▶ Work to complete:
Scan the records for the string "counted", then copy each line that has it.

------------------------

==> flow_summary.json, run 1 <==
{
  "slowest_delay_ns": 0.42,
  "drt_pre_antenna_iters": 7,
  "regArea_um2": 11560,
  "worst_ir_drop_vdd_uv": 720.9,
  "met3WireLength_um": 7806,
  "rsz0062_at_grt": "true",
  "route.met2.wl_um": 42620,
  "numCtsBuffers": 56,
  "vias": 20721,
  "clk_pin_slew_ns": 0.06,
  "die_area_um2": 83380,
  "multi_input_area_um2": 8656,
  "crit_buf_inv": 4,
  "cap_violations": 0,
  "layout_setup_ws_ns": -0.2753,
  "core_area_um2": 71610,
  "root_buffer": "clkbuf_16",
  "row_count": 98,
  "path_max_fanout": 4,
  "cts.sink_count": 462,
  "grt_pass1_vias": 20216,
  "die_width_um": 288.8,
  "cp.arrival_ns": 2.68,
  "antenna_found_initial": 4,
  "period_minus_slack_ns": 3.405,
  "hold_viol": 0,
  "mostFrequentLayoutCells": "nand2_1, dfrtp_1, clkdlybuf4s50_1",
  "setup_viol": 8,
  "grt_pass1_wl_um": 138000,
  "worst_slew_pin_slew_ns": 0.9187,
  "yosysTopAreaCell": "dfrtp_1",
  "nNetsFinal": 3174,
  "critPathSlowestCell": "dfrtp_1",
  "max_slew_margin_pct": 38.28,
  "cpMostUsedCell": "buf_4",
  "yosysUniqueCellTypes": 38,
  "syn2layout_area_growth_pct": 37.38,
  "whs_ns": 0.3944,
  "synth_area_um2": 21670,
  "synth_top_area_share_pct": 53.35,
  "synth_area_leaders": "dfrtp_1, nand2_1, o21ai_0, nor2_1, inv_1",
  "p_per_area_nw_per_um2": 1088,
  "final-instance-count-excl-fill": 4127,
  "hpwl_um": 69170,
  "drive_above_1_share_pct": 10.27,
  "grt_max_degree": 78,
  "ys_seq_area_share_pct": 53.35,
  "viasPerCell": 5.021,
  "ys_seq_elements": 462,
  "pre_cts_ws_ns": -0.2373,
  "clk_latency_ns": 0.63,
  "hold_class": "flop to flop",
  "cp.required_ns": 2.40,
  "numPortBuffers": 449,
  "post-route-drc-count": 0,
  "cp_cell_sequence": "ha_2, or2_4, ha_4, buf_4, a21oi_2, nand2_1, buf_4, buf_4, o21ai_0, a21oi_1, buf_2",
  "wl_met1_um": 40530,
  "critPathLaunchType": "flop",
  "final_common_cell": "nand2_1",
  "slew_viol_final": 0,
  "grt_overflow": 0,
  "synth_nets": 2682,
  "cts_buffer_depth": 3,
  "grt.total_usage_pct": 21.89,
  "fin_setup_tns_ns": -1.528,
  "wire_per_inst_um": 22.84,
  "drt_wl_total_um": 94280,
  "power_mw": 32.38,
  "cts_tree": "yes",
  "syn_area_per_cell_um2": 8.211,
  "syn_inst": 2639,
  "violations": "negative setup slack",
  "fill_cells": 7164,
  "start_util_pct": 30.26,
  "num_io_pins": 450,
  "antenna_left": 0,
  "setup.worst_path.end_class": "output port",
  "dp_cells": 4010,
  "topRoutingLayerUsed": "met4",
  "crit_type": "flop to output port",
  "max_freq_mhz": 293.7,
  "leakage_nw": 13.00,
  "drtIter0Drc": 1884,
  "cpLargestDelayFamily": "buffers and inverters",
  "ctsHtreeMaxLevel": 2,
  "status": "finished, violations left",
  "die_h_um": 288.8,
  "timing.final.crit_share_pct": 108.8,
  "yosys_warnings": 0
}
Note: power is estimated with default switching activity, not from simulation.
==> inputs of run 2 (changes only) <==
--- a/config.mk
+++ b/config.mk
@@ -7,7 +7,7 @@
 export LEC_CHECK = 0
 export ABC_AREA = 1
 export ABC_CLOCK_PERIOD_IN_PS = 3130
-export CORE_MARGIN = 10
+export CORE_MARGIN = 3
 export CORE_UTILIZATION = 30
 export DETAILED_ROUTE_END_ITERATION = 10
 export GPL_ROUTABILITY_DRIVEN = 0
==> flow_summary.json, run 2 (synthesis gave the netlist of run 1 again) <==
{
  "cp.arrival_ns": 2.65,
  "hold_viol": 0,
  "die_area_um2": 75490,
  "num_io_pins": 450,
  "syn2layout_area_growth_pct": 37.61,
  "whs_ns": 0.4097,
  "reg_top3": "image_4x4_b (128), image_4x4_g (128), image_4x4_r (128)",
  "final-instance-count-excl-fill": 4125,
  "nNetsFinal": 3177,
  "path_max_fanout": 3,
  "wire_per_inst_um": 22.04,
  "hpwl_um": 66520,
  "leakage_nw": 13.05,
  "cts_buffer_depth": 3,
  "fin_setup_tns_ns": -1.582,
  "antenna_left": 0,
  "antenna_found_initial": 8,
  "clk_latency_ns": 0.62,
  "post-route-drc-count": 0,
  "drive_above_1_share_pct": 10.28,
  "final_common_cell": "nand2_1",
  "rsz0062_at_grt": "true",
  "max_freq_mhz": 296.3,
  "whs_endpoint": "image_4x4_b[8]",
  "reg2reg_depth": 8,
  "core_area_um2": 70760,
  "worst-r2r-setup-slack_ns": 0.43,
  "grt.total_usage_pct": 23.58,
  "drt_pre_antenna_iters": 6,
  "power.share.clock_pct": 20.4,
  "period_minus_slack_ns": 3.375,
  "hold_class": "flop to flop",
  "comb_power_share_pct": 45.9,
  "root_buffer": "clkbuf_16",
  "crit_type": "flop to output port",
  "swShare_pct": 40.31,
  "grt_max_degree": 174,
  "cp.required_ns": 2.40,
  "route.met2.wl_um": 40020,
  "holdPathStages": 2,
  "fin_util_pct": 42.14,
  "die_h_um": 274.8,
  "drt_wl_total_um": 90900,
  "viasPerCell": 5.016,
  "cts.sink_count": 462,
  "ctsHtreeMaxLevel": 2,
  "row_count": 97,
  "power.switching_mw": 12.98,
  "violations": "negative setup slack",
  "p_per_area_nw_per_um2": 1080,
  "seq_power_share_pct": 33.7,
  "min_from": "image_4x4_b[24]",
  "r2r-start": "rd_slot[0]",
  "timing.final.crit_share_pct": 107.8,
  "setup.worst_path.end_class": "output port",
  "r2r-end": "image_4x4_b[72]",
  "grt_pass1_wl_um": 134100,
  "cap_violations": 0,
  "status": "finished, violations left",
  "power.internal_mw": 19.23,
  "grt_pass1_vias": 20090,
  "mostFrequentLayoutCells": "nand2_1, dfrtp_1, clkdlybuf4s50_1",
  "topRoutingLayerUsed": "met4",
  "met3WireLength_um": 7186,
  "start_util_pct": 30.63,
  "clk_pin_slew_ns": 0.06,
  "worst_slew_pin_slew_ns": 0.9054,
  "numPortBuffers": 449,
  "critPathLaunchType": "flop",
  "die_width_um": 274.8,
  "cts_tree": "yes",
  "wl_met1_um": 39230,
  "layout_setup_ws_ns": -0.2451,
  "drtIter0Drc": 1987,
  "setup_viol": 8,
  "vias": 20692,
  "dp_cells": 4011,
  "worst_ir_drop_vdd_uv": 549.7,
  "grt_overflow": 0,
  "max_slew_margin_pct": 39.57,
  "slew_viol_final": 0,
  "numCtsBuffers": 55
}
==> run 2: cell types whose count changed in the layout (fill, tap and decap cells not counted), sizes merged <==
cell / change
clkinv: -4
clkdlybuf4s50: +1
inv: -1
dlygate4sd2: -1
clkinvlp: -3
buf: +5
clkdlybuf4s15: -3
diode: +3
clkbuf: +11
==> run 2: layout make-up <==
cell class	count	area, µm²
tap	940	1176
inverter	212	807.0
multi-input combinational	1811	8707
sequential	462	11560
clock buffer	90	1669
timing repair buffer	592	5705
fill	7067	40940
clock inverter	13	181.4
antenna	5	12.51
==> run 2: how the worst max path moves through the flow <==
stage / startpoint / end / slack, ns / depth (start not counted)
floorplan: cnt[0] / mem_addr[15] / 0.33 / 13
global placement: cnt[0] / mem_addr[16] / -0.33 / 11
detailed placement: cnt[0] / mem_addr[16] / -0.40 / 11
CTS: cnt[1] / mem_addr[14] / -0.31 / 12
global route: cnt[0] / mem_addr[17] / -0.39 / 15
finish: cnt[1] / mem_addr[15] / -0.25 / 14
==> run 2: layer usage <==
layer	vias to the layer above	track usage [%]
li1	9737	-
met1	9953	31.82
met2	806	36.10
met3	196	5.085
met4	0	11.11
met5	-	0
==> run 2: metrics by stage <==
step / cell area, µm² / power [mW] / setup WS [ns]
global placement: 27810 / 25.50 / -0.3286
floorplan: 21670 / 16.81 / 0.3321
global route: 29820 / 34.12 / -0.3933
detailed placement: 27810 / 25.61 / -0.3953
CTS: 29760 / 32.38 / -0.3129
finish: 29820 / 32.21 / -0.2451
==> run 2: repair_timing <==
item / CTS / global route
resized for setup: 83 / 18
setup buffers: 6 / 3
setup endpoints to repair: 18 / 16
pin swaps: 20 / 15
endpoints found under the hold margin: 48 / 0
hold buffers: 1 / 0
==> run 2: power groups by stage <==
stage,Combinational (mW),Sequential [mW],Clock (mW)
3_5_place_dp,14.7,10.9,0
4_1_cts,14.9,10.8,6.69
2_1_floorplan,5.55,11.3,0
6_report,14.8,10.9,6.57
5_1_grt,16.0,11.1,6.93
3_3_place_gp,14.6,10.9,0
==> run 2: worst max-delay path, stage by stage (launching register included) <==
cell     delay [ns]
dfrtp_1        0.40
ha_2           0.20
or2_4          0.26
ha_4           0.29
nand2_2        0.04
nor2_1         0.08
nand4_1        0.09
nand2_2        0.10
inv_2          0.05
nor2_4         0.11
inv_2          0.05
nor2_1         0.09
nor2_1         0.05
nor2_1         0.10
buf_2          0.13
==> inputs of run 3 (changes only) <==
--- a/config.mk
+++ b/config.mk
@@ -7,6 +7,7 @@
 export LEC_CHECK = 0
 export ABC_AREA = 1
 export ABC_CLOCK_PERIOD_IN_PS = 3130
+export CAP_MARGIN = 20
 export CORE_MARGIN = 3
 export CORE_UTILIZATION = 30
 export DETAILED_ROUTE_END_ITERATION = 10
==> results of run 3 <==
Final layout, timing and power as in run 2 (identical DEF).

------------------------

▶ Answer below:
==> run 2: cell types whose count changed in the layout (fill, tap and decap cells not counted), sizes merged <==
stage / startpoint / end / slack, ns / depth (start not counted)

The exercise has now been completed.